What Gamification Actually Is — and Isn't
Before examining the device question, it is worth being precise about the concept itself. Gamification in education is the deliberate application of game design elements — points, leaderboards, team competition, badges, levels, and challenge structures — to non-game learning contexts, with the purpose of increasing motivation, engagement, and knowledge retention.
It is not game-based learning (where a game is the curriculum). It is not free play or entertainment. And critically, it is not a platform. Gamification is a pedagogical structure — a way of framing learning activities so that students experience the psychological mechanics of games while working on genuine academic content. Those mechanics are entirely device-agnostic. A leaderboard on a whiteboard is still a leaderboard. A team challenge displayed via projector is still a team challenge. The motivation operates the same way regardless of the hardware.
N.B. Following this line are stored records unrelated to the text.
### config.mk
export PLATFORM = sky130hd
export DESIGN_NAME = earliest_free_server_dispatcher
export DESIGN_NICKNAME = d
export VERILOG_FILES = /design/src/design/efsd_pkg.sv /design/src/design/earliest_free_server_dispatcher.sv /design/src/design/efsd_front.sv /design/src/design/efsd_queue.sv /design/src/design/efsd_back.sv
export SDC_FILE = /design/constraint.sdc
export NUM_CORES = 2
export LEC_CHECK = 0
export BUFFER_PORTS_ARGS = -buffer_cell sky130_fd_sc_hd__buf_2
export CAP_MARGIN = 20
export CORE_MARGIN = 2
export CORE_UTILIZATION = 30
export CTS_BUF_LIST = sky130_fd_sc_hd__clkbuf_2 sky130_fd_sc_hd__clkbuf_4 sky130_fd_sc_hd__clkbuf_8
export DETAILED_ROUTE_END_ITERATION = 16
export PLACE_DENSITY = 0.53
export SLEW_MARGIN = 20
export SYNTH_ARGS = -nofsm -noshare
export SYNTH_HDL_FRONTEND = slang
export SYNTH_HIERARCHICAL = 1
export SYNTH_SLANG_ARGS = --single-unit
### constraint.sdc
create_clock -name clock -period 31.7 [get_ports clock]
set_input_delay 3.17 -clock clock [delete_from_list [all_inputs] [get_ports clock]]
set_output_delay 3.17 -clock clock [all_outputs]
set_load 0.05 [all_outputs]
$ cat src/rtl/fmqd_pkg.sv
// Package for the FM quadrature discriminator.
// Holds field widths, datapath widths, the arctangent table and the pipeline vector types.
// No dependencies.
package fmqd_pkg;

    localparam int SAMPLE_WIDTH  = 16;
    localparam int PHASE_WIDTH   = 16;
    localparam int PROD_W        = 2 * SAMPLE_WIDTH;
    localparam int SUM_W         = PROD_W + 1;
    localparam int XY_W          = 50;
    localparam int Z_W           = 32;
    localparam int MAG_W         = 48;
    localparam int NORM_STAGES   = 6;
    localparam int ANG_TABLE_LEN = 24;

    localparam logic [SAMPLE_WIDTH-1:0] PREV_RESET = SAMPLE_WIDTH'(16384);
    localparam logic [Z_W-1:0]          ANG_PI     = {1'b1, {(Z_W-1){1'b0}}};
    localparam logic [Z_W-1:0]          Z_ROUND    = Z_W'(1) << (Z_W - PHASE_WIDTH - 1);

    typedef struct packed {
        logic             zero;
        logic [XY_W-1:0]  x;
        logic [XY_W-1:0]  y;
        logic [Z_W-1:0]   z;
    } cordic_vec_t;

    typedef struct packed {
        cordic_vec_t      v;
        logic [MAG_W-1:0] mag;
    } norm_vec_t;

    // atan(2^-k), 2^31 per pi
    function automatic logic [Z_W-1:0] atan_unit(input int k);
        logic [Z_W-1:0] a;
        unique case (k)
            0:       a = 32'd536870912;
            1:       a = 32'd316933406;
            2:       a = 32'd167458907;
            3:       a = 32'd85004756;
            4:       a = 32'd42667331;
            5:       a = 32'd21354465;
            6:       a = 32'd10679838;
            7:       a = 32'd5340245;
            8:       a = 32'd2670163;
            9:       a = 32'd1335087;
            10:      a = 32'd667544;
            11:      a = 32'd333772;
            12:      a = 32'd166886;
            13:      a = 32'd83443;
            14:      a = 32'd41722;
            15:      a = 32'd20861;
            16:      a = 32'd10430;
            17:      a = 32'd5215;
            18:      a = 32'd2608;
            19:      a = 32'd1304;
            20:      a = 32'd652;
            21:      a = 32'd326;
            22:      a = 32'd163;
            23:      a = 32'd81;
            default: a = '0;
        endcase
        return a;
    endfunction

endpackage
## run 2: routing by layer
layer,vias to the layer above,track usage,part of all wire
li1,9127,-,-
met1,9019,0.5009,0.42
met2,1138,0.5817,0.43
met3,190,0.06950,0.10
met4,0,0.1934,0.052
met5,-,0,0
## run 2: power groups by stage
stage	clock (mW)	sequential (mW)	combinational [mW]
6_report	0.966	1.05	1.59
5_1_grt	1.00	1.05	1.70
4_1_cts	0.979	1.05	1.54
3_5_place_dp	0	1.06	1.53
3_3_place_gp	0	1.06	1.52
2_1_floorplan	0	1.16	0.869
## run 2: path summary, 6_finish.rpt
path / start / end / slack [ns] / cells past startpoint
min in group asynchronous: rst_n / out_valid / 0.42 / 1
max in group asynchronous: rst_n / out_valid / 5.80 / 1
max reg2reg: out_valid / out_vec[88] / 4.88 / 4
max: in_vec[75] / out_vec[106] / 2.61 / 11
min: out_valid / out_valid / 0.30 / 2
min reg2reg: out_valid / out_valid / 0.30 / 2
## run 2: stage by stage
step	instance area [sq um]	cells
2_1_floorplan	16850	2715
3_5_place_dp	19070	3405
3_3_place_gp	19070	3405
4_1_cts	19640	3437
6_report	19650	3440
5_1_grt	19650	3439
===== src/sv/assert_macros.svh =====
// Assertion macros shared by the decoder RTL.
// Expects signals named clk and rst in the module that uses them.
`ifndef ASSERT_MACROS_SVH
`define ASSERT_MACROS_SVH

// Checked at every rising edge; off while reset is high.
`define ASSERT_CLK(label, prop, msg) \
  label: assert property (@(posedge clk) disable iff (rst) (prop)) else $error(msg);

// Checked at every rising edge, also during reset.
`define ASSERT_ALWAYS(label, prop, msg) \
  label: assert property (@(posedge clk) (prop)) else $error(msg);

`endif


===== src/sv/necd_pkg.sv =====
// Shared types, phase codes and timing constants for the NEC IR decoder.
// No dependencies.
package necd_pkg;

  localparam int FRAME_BITS_DEF = 32;
  localparam int DATA_W = 32;
  localparam int NUM_REGS = 8;
  localparam int REG_IDX_W = 3;

  localparam logic [1:0] PH_PRE  = 2'd0;
  localparam logic [1:0] PH_GAP  = 2'd1;
  localparam logic [1:0] PH_BITS = 2'd2;
  localparam logic [1:0] PH_FIN  = 2'd3;

  localparam logic [7:0] REPEAT_MIN = 8'd30;
  localparam logic [7:0] REPEAT_MAX = 8'd40;

  localparam logic [REG_IDX_W-1:0] R_AGC_MIN   = 3'd0;
  localparam logic [REG_IDX_W-1:0] R_AGC_MAX   = 3'd1;
  localparam logic [REG_IDX_W-1:0] R_GAP_MIN   = 3'd2;
  localparam logic [REG_IDX_W-1:0] R_GAP_MAX   = 3'd3;
  localparam logic [REG_IDX_W-1:0] R_SHORT_MIN = 3'd4;
  localparam logic [REG_IDX_W-1:0] R_SHORT_MAX = 3'd5;
  localparam logic [REG_IDX_W-1:0] R_LONG_MIN  = 3'd6;
  localparam logic [REG_IDX_W-1:0] R_LONG_MAX  = 3'd7;

  localparam logic [7:0] RST_AGC_MIN   = 8'd120;
  localparam logic [7:0] RST_AGC_MAX   = 8'd160;
  localparam logic [7:0] RST_GAP_MIN   = 8'd60;
  localparam logic [7:0] RST_GAP_MAX   = 8'd80;
  localparam logic [7:0] RST_SHORT_MIN = 8'd5;
  localparam logic [7:0] RST_SHORT_MAX = 8'd10;
  localparam logic [7:0] RST_LONG_MIN  = 8'd20;
  localparam logic [7:0] RST_LONG_MAX  = 8'd30;

  typedef struct packed {
    logic [7:0] agc_min;
    logic [7:0] agc_max;
    logic [7:0] gap_min;
    logic [7:0] gap_max;
    logic [7:0] short_min;
    logic [7:0] short_max;
    logic [7:0] long_min;
    logic [7:0] long_max;
  } timing_cfg_t;

  typedef struct packed {
    logic              frame_ready;
    logic [DATA_W-1:0] frame_data;
    logic [1:0]        phase;
  } result_t;

  // Exclusive window test.
  function automatic logic in_win(logic [7:0] t, logic [7:0] lo, logic [7:0] hi);
    return (t > lo) && (t < hi);
  endfunction

endpackage
**config.mk**
```make
export PLATFORM = sky130hd
export DESIGN_NAME = plural_expression_lexer
export DESIGN_NICKNAME = d
export VERILOG_FILES = /design/src/design/ple_pkg.sv /design/src/design/ple_front.sv /design/src/design/ple_queue.sv /design/src/design/ple_back.sv /design/src/design/plural_expression_lexer.sv
export SDC_FILE = /design/constraint.sdc
export NUM_CORES = 1
export LEC_CHECK = 0
export BUFFER_PORTS_ARGS = -buffer_cell sky130_fd_sc_hd__buf_2
export CELL_PAD_IN_SITES_DETAIL_PLACEMENT = 2
export CELL_PAD_IN_SITES_GLOBAL_PLACEMENT = 2
export CORE_MARGIN = 5
export CORE_UTILIZATION = 47
export CTS_CLUSTER_DIAMETER = 60
export CTS_CLUSTER_SIZE = 16
export DETAILED_ROUTE_END_ITERATION = 16
export PLACE_DENSITY_LB_ADDON = 0.1
export SLEW_MARGIN = 15
export SYNTH_ARGS = -nofsm -noshare
export SYNTH_HDL_FRONTEND = slang
export SYNTH_SLANG_ARGS = --single-unit
```
**constraint.sdc**
```tcl
create_clock -name clk -period 11.1 [get_ports clk]
set_input_delay 1.665 -clock clk [delete_from_list [all_inputs] [get_ports clk]]
set_output_delay 1.665 -clock clk [all_outputs]
set_load 0.1 [all_outputs]
```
"Gamification can be achieved with little or no technology, but is an art which requires careful planning. If educators can embrace it and embed it into their instruction, it has the potential to transform students' attitudes to learning."
— Discovery Education, Teaching and Learning Blog, 2025What the Research Tells Us
The evidence base for educational gamification has grown substantially over the last decade. A 2023 meta-analysis published in Frontiers in Psychology, synthesizing 41 independent studies involving more than 5,000 participants, found an overall large effect size of g = 0.822 for gamification on student learning outcomes — a result that places it among the more robust pedagogical interventions in the current literature (Frontiers in Psychology, 2023).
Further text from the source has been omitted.